──────── DATA FOR PROCESSING ────────

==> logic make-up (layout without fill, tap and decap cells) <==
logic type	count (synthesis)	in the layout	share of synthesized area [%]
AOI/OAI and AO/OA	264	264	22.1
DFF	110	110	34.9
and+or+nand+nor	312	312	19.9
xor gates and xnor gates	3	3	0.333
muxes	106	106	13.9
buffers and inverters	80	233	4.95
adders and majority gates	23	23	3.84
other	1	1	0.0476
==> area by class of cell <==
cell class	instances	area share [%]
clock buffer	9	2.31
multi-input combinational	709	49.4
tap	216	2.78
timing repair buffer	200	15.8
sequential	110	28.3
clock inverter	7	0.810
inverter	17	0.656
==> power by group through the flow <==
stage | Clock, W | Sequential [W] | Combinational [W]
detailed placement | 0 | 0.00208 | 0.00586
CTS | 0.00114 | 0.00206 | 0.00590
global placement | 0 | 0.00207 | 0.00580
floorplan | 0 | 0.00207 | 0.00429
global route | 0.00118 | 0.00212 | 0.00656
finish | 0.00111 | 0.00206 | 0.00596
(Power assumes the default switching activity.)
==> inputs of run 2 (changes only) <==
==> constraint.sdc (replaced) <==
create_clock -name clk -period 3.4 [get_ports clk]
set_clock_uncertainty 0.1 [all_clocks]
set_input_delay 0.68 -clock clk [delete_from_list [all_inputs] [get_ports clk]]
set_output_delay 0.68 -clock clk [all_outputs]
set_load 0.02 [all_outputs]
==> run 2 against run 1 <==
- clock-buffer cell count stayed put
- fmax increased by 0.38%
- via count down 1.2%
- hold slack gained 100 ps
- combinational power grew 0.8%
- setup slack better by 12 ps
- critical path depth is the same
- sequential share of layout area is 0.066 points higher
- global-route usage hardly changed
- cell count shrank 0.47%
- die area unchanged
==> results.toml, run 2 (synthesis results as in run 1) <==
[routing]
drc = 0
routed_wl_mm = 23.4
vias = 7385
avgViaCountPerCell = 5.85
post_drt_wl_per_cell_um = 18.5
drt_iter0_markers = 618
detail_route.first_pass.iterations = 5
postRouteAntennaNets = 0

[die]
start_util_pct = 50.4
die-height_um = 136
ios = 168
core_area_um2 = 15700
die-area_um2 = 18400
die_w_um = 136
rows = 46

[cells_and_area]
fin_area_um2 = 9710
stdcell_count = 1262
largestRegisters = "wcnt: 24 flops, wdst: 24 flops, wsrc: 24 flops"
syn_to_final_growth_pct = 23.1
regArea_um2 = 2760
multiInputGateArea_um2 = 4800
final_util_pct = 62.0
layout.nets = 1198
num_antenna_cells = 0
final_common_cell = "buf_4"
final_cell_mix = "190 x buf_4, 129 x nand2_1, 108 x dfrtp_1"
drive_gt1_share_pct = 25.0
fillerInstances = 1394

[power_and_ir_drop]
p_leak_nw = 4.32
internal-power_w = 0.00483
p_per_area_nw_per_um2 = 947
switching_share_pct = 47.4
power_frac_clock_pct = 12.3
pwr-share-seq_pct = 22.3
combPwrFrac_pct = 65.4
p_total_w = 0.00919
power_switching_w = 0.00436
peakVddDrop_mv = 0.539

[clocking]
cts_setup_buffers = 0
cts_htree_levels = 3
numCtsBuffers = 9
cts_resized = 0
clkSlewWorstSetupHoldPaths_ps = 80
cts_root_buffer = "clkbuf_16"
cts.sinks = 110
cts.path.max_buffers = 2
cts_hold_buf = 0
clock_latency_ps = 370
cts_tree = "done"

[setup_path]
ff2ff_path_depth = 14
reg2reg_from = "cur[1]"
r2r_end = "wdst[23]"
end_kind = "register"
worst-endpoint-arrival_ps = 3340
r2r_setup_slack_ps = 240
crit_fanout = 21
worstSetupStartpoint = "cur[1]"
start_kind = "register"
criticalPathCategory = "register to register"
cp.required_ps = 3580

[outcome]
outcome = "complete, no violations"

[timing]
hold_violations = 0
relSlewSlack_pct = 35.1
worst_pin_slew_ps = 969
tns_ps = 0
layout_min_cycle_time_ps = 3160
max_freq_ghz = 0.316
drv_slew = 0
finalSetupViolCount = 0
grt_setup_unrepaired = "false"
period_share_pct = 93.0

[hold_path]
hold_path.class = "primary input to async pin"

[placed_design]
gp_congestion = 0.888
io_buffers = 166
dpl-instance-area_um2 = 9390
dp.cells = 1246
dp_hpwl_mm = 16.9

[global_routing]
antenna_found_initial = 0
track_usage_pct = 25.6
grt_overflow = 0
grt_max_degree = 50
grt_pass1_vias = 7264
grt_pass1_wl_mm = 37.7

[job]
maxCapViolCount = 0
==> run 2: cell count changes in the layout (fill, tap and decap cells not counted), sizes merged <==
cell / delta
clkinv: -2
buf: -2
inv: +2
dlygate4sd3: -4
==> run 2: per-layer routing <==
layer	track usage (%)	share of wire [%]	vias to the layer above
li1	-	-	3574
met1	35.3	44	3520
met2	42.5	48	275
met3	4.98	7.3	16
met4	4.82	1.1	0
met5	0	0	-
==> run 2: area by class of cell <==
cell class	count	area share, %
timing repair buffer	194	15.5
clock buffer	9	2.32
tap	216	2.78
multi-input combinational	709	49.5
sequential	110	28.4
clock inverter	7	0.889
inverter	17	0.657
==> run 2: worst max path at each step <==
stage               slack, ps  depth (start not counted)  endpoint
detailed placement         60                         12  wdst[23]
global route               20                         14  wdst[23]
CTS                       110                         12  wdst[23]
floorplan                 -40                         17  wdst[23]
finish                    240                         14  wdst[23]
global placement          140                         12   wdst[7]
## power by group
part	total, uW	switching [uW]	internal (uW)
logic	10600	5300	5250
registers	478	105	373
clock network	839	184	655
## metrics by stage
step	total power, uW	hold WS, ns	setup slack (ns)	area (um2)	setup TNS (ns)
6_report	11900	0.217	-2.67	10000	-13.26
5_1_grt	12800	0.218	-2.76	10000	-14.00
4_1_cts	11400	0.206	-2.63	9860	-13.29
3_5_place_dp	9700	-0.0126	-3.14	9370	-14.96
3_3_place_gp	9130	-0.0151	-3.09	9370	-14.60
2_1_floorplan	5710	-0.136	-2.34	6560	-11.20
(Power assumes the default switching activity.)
[config.mk]
export PLATFORM = sky130hd
export DESIGN_NAME = seg_xlate
export DESIGN_NICKNAME = d
export VERILOG_FILES = /design/src/rtl/seg_xlate.sv
export SDC_FILE = /design/constraint.sdc
export NUM_CORES = 1
export LEC_CHECK = 0
export ABC_CLOCK_PERIOD_IN_PS = 4740
export BUFFER_PORTS_ARGS = -buffer_cell sky130_fd_sc_hd__buf_2
export CAP_MARGIN = 40
export CELL_PAD_IN_SITES_DETAIL_PLACEMENT = 1
export CELL_PAD_IN_SITES_GLOBAL_PLACEMENT = 2
export CORE_ASPECT_RATIO = 0.9
export CORE_UTILIZATION = 38
export DETAILED_ROUTE_END_ITERATION = 12
export PLACE_DENSITY = 0.79
export SLEW_MARGIN = 40
export SYNTH_ARGS = -nofsm -noshare
export SYNTH_HDL_FRONTEND = slang
export SYNTH_SLANG_ARGS = --single-unit
[constraint.sdc]
create_clock -name clk -period 4.74 [get_ports clk]
set_input_delay 0.237 -clock clk [delete_from_list [all_inputs] [get_ports clk]]
set_output_delay 0.237 -clock clk [all_outputs]
set_load 0.02 [all_outputs]
[src/rtl/seg_xlate.sv]
module seg_xlate #(
  parameter int NSEG   = 4,
  parameter int CS_IDX = 0,
  parameter int SS_IDX = 1,
  localparam int SW    = $clog2(NSEG)
) (
  input  logic          clk,
  input  logic          rst_n,
  input  logic          prot_en,
  input  logic          ld_valid,
  input  logic [SW-1:0] ld_sel,
  input  logic [15:0]   ld_value,
  input  logic [63:0]   ld_desc,
  output logic          ld_fault,
  input  logic          xl_valid,
  input  logic [SW-1:0] xl_sel,
  input  logic [31:0]   xl_offset,
  output logic          xl_ok,
  output logic          xl_fault,
  output logic [31:0]   xl_addr,
  output logic [15:0]   xl_selector,
  output logic [11:0]   xl_rights
);

  localparam logic [SW-1:0] CS_SEL = SW'(CS_IDX);
  localparam logic [SW-1:0] SS_SEL = SW'(SS_IDX);
  localparam logic [31:0]   RM_LIM = 32'h0000_FFFF;
  localparam logic [11:0]   RM_RTS = 12'h093;

  logic [NSEG-1:0][15:0] sel_q;
  logic [NSEG-1:0][31:0] base_q;
  logic [NSEG-1:0][31:0] lim_q;
  logic [NSEG-1:0][11:0] rts_q;

  wire [31:0] d_base = {ld_desc[63:56], ld_desc[39:32], ld_desc[31:16]};
  wire [19:0] d_lim  = {ld_desc[51:48], ld_desc[15:0]};
  wire        d_gran = ld_desc[55];
  wire        d_pres = ld_desc[47];
  wire        d_exec = ld_desc[43];
  wire [31:0] d_elim = d_gran ? {d_lim, 12'hFFF} : {12'h000, d_lim};

  wire bad = prot_en && (!d_pres ||
                         (ld_sel == CS_SEL && !d_exec) ||
                         (ld_sel == SS_SEL &&  d_exec));

  wire [31:0] n_base = prot_en ? d_base : {12'h000, ld_value, 4'h0};
  wire [31:0] n_lim  = prot_en ? d_elim : RM_LIM;
  wire [11:0] n_rts  = prot_en ? {ld_desc[55:52], ld_desc[47:40]} : RM_RTS;

  always_ff @(posedge clk) begin
    if (!rst_n) begin
      for (int i = 0; i < NSEG; i++) begin
        sel_q[i]  <= '0;
        base_q[i] <= '0;
        lim_q[i]  <= RM_LIM;
        rts_q[i]  <= RM_RTS;
      end
      ld_fault <= 1'b0;
    end else begin
      ld_fault <= ld_valid && bad;
      if (ld_valid && !bad) begin
        sel_q[ld_sel]  <= ld_value;
        base_q[ld_sel] <= n_base;
        lim_q[ld_sel]  <= n_lim;
        rts_q[ld_sel]  <= n_rts;
      end
    end
  end

  wire over = xl_offset > lim_q[xl_sel];

  always_ff @(posedge clk) begin
    if (!rst_n) begin
      xl_ok       <= 1'b0;
      xl_fault    <= 1'b0;
      xl_addr     <= '0;
      xl_selector <= '0;
      xl_rights   <= '0;
    end else begin
      xl_ok       <= xl_valid && !over;
      xl_fault    <= xl_valid && over;
      xl_addr     <= (xl_valid && !over) ? base_q[xl_sel] + xl_offset : '0;
      xl_selector <= xl_valid ? sel_q[xl_sel] : '0;
      xl_rights   <= xl_valid ? rts_q[xl_sel] : '0;
    end
  end

  a_r3_one_response: assert property (@(posedge clk) disable iff (!rst_n)
    xl_valid |=> (xl_ok != xl_fault));
  a_r3_idle_quiet: assert property (@(posedge clk) disable iff (!rst_n)
    !xl_valid |=> (!xl_ok && !xl_fault));
  a_r11_fault_no_addr: assert property (@(posedge clk) disable iff (!rst_n)
    xl_fault |-> (xl_addr == 32'h0));
  a_r12_fault_needs_load: assert property (@(posedge clk) disable iff (!rst_n)
    !ld_valid |=> !ld_fault);
  a_r7_absent_rejected: assert property (@(posedge clk) disable iff (!rst_n)
    (ld_valid && prot_en && !ld_desc[47]) |=> ld_fault);
  a_r8_cs_needs_exec: assert property (@(posedge clk) disable iff (!rst_n)
    (ld_valid && prot_en && ld_sel == CS_SEL && !ld_desc[43]) |=> ld_fault);
  a_r9_ss_rejects_exec: assert property (@(posedge clk) disable iff (!rst_n)
    (ld_valid && prot_en && ld_sel == SS_SEL && ld_desc[43]) |=> ld_fault);
  a_r7_reject_keeps_cache: assert property (@(posedge clk) disable iff (!rst_n)
    ld_fault |-> ($stable(base_q) && $stable(lim_q) && $stable(sel_q)));
  a_r10_idle_keeps_cache: assert property (@(posedge clk) disable iff (!rst_n)
    !ld_valid |=> ($stable(base_q) && $stable(lim_q) && $stable(rts_q) && $stable(sel_q)));

endmodule

-- Yosys cells after proc, flatten, opt, wreduce, memory -nomap -nowiden
Index checks and enable logic that the tools add are counted.
- register bits: 431
- latch bits: 0
- bits in writable memories: 0
- ROM bits: 0
- input bits: 121
- output and inout bits: 63
- word-level logic and storage cells: 67
- memories: 0
- $add $sub $neg: 1
- multiply operators: 0
- divide/modulo/power cells: 0
- $lt $le $gt $ge: 4
- equal/unequal tests: 1
- shift operators: 0
- mux-type cells: 22
- bitwise logic cells: 0
- reduce and logical (&&, ||, !) cells: 17
- operators with widths (cell ; count):
    $bwmux 128 ; 2
    $mux 32 ; 6
    $bmux 32 s2 ; 2
    $bwmux 64 ; 1
    $demux 32 s2 ; 1
    $bwmux 48 ; 1
    $mux 12 ; 3
    $add 32x32->32 ; 1
    $bmux 16 s2 ; 1
    $demux 16 s2 ; 1
    $gt 32x32->1 ; 1
    $mux 16 ; 2
    $bmux 12 s2 ; 1
    $demux 12 s2 ; 1
    $logic_and 1x1->1 ; 8
    $lt 2x3->1 const B ; 2
    $logic_not 1->1 ; 4
    $reduce_and 2->1 ; 2
    $eq 2x1->1 const B ; 1
    $ge 2x1->1 const B ; 1
    $logic_not 2->1 ; 1
    $logic_or 1x1->1 ; 2

-- Logic depth before layout (Yosys ltp)
- word-level depth: 7
- depth in mapped cells: 14
- depth with buffers taken out: 11

-- Least setup slack after synthesis
No wires, ideal clock.
- path type: input to register
- start: in xl_sel[0]
- end: reg xl_addr[24]
- library setup time: 0.128 ns
- arrival: 3.834 ns
- required time: 4.612 ns
- slack: 0.779 ns
- cell stages on the path: 13
- path buffers: 2
- path through: clkbuf_1 -> buf_1 -> mux4_2 -> ha_1 -> fa_1 -> a211oi_1 -> o21ai_0 -> a31oi_1 -> o41ai_2 -> a221oi_1 -> o21ai_0 -> xnor2_1 -> nor2_1
- cells in the longest elaborated chain, start to end: 6
- elaborated cells between the ends (all ways): 9
- those cells by class: add/sub (1); order compare (1); mux (4); reduce/logical (3)
- ends and longest elaborated chain (item ; line ; text):
    start: declaration ; 16 ; input logic [SW-1:0] xl_sel,
    $bmux 32 s2 ; 70 ; wire over = xl_offset > lim_q[xl_sel];
    $mux 32 (implied by the code) ; 70 ;
    $gt 32x32->1 ; 70 ;
    $logic_not 1->1 ; 82 ; xl_addr <= (xl_valid && !over) ? base_q[xl_sel] + xl_offset : '0;
    $logic_and 1x1->1 ; 82 ;
    $reduce_and 2->1 (no source line) ; - ;
    end signal: assignment ; 82 ;
    end: declaration ; 20 ; output logic [31:0] xl_addr,
Parallel ways exist; a longest one is shown, timed or not. The select of a mux whose other input is x is not followed.
A chain may end at the register's enable or synchronous reset.

-- Final worst setup path
- start: reg base_q[64] (netlist bit)
- end: reg xl_addr[24]
- cells in the longest elaborated chain, start to end: 3
- ends and longest elaborated chain (item ; line ; text):
    start: declaration ; 31 ; logic [NSEG-1:0][31:0] base_q;
    start signal: indexed assignment ; 63 ; base_q[ld_sel] <= n_base;
    $bmux 32 s2 ; 82 ;
    $mux 32 (implied by the code) ; 82 ;
    $add 32x32->32 ; 82 ;
Every way passes these cells. The select of a mux whose other input is x is not followed.

==> results.txt <==
Boundary Pins = 184
Outcome = completed
Hpwl dp = 45100 um
DR iter-0 viols = 1042
WP data required = 5.20 ns
Setup bufs post-CTS = 0
Prevailing post-synth register cell = dfxtp_1
Die width = 244 um
Fillcell total = 5892
Crit-path max FO = 3
Netlist cell types = 59
Final slew viol count = 0
R2r setup slk = 1.02 ns
WP data arrival = 4.19 ns
Max clock buf depth = 3
Metal2 WL = 31900 um
Fin area = 23500 um2
Leak = 10.0 nW
Type of origin of the critical path = register
Pin count of the biggest net entering global routing = 137
Routed wl met3 = 2560 um
Vias in the first global route = 17.4k
TritonCTS Buffers = 48
Final non-filler cell total = 2987
Post-Route WL = 67000 um
Hold Path Stages = 3
TritonCTS Sinks = 431
Area Overhead vs Synth = 17.8%
Worst Hold Path EP = lim_q[11]
Tot GR Track Use = 0.250
FFs w/ async S/R, synth = 0
#FFs+latches synth = 431
Max cap viols = 0
Pre-Repair DR Iteration Count = 5
FP Rows = 79
Placed Area = 21400 um2
Clock Latency Late Sink = 0.59 ns
PwrDens = 365 nW/um2
Initial antenna violation count = 1
Largest cells by area after synthesis = dfxtp_1 43%, mux4_2 10%, nand2_1 10%, a21boi_0 8.3%, ha_1 3.9%
Final hold violation count = 0
Via density = 5.51
First-pass GRT wire length = 103000 um
Cells after DPL = 2858
Worst vdd ir = 0.000254 V
Dominant cell type by area after synthesis = dfxtp_1
Worst Reg-to-Reg Cells = 11
Post-synth top cells = 530 x nand2_1, 431 x dfxtp_1, 220 x a21boi_0
Synth top area share = 0.432
Metal1 wirelength = 30500 um
Core ar. = 51800 um2
Final ANT Viol Nets = 0
CTS clk-pin slew, worst paths = 0.06 ns
Layout Nets = 2452
Setup Skew = 0.0164 ns
Residual DRC = 0
Cells after Synth = 2134
Post-route minimum period = 3.72 ns
Setup CP Type = register to register
Worst slew pin tran = 0.913 ns
Worst slew margin = 0.374
Syn_area_per_cell = 9.36 um2
CTS H-tree lvls = 2
GR Overflow Total = 0
Post-Syn Area = 20000 um2
RSZ-0062 raised after global routing = no
Die Ht = 219 um
Gpl congestion = 0.861
R2R Path End = xl_addr[24]
Yosys warnings = 0
FMAX = 268 MHz
I/O Buffers = 183
Most common cell in the synthesized netlist = nand2_1
FF-to-FF Start = base_q[64]
Post-Syn Nets = 2319
Mean routed wirelength per cell = 22.4 um
Initial cell density of the core = 0.385
Register area share after synthesis = 0.432
# resized after CTS = 0
Die ar. = 53500 um2
Hold Path Class = input pin to register
Hold Startpoint = ld_desc[11]
Number of synthesized flops with an enable pin = 0
Diode count = 0
TritonCTS clock tree = yes
Critical Path Sink Type = register
Share of the cycle needed by the critical path after routing = 0.786
Top Layer Used = met5
Setup TNS = 0 ns
Share of cells above drive strength 1 = 0.175
Routed via count = 16.5k
Root buffer cell = clkbuf_16
Setup violators final = 0
## kinds of logic (layout without fill, tap and decap cells)
group,count (synthesis),in the layout,share of synthesized area
XOR/XNOR,29,29,0.0127
buffers and inverters,218,383,0.0437
flip-flops,431,431,0.432
AO/OA/AOI/OAI,487,487,0.186
AND/OR/NAND/NOR,788,788,0.168
adder cells (fa/ha/maj),64,64,0.0405
multiplexers,117,117,0.116
## area by class of cell
cell class | count | area [um2] | area share
clock buffers | 64 | 1360 | 0.0580
clock inverters | 18 | 235 | 0.0100
inverters | 39 | 146 | 0.00623
multi-input cells | 1485 | 10500 | 0.447
flip-flops and latches | 431 | 8630 | 0.367
well taps | 688 | 861 | 0.0366
repair buffers | 262 | 1760 | 0.0749
## what timing repair did
action | 4_1_cts | 5_1_grt
hold endpoints to repair | 174 | 0
hold buffers | 47 | 0
setup endpoints to repair | 0 | 0
## registers in the layout, indices dropped and copies added, names as in the netlist, 12 cells and up
| signal | flops |
|---|---|
| base_q | 128 |
| lim_q | 128 |
| sel_q | 64 |
| rts_q | 48 |
| xl_addr | 32 |
| xl_selector | 16 |
| xl_rights | 12 |
## per-layer routing
| metal | GRT usage | up-vias |
|---|---|---|
| li1 | - | 7750 |
| met1 | 0.325 | 8276 |
| met2 | 0.425 | 336 |
| met3 | 0.0358 | 98 |
| met4 | 0.0888 | 2 |
| met5 | 0 | - |
## cells in the final DEF (no fill, tap or decap), types with 3 or more instances in the layout
cell type / count
dfxtp_1: 431
a21o_1: 20
nand3b_1: 5
clkbuf_8: 7
o211ai_1: 82
buf_12: 7
a21o_2: 4
a221oi_1: 5
clkbuf_1: 8
and2_1: 9
o31a_1: 4
ha_1: 63
nand4_1: 8
clkbuf_16: 50
a21boi_0: 220
buf_6: 3
a211oi_1: 3
nand2_1: 529
nand3_1: 102
and3_1: 13
o21ai_0: 22
and3_2: 3
bufinv_16: 5
nor2_1: 56
buf_2: 179
dlygate4sd3_1: 47
buf_4: 24
nor2b_1: 37
inv_1: 39
xnor2_1: 14
mux2i_1: 24
a21oi_1: 39
and4_1: 4
xor2_1: 15
o211a_1: 65
mux4_2: 92
clkinv_2: 9
nor3_1: 7
## how the worst max path moves through the flow
| stage | startpoint | slack, ns | cells past startpoint | endpoint |
|---|---|---|---|---|
| CTS | base_q[96] | 1.03 | 11 | xl_addr[24] |
| detailed placement | xl_sel[0] | 0.67 | 12 | xl_addr[24] |
| finish | base_q[64] | 1.02 | 11 | xl_addr[24] |
| global placement | xl_sel[0] | 0.76 | 12 | xl_addr[31] |
| global route | base_q[64] | 0.76 | 11 | xl_addr[24] |
| floorplan | xl_sel[0] | 0.78 | 13 | xl_addr[24] |
## report_power, final
part | internal [mW] | total [mW] | switching, mW | leakage [nW]
Combinational | 0.355 | 0.930 | 0.576 | 5.71
Clock | 2.28 | 3.86 | 1.58 | 0.786
Sequential | 3.73 | 3.78 | 0.0520 | 3.50
## critical path: stages (launching register included)
cell      delay [ns]
dfxtp_1         0.32
mux4_2          0.48
ha_1            0.24
fa_1            0.43
a211oi_1        0.33
o21ai_0         0.22
a31oi_1         0.40
o41ai_2         0.17
a221oi_1        0.54
o21ai_0         0.23
xnor2_1         0.19
nor2_1          0.05
## metrics by stage
step / power, mW / hold WS [ns] / utilization / setup slack, ns
global placement: 4.73 / 0.422 / 0.413 / 0.756
global route: 8.90 / 0.0461 / 0.454 / 0.760
detailed placement: 4.76 / 0.430 / 0.414 / 0.670
CTS: 8.66 / 0.0176 / 0.454 / 1.03
floorplan: 4.41 / 0.351 / - / 0.779
finish: 8.57 / 0.0443 / 0.454 / 1.02
No activity file was read; power rests on OpenSTA's default activity.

────────

## REQUIREMENT
The word "wdst" may occur in lines of the data above; say how many lines hold it, giving only the number.

## COMPLETED TASK
8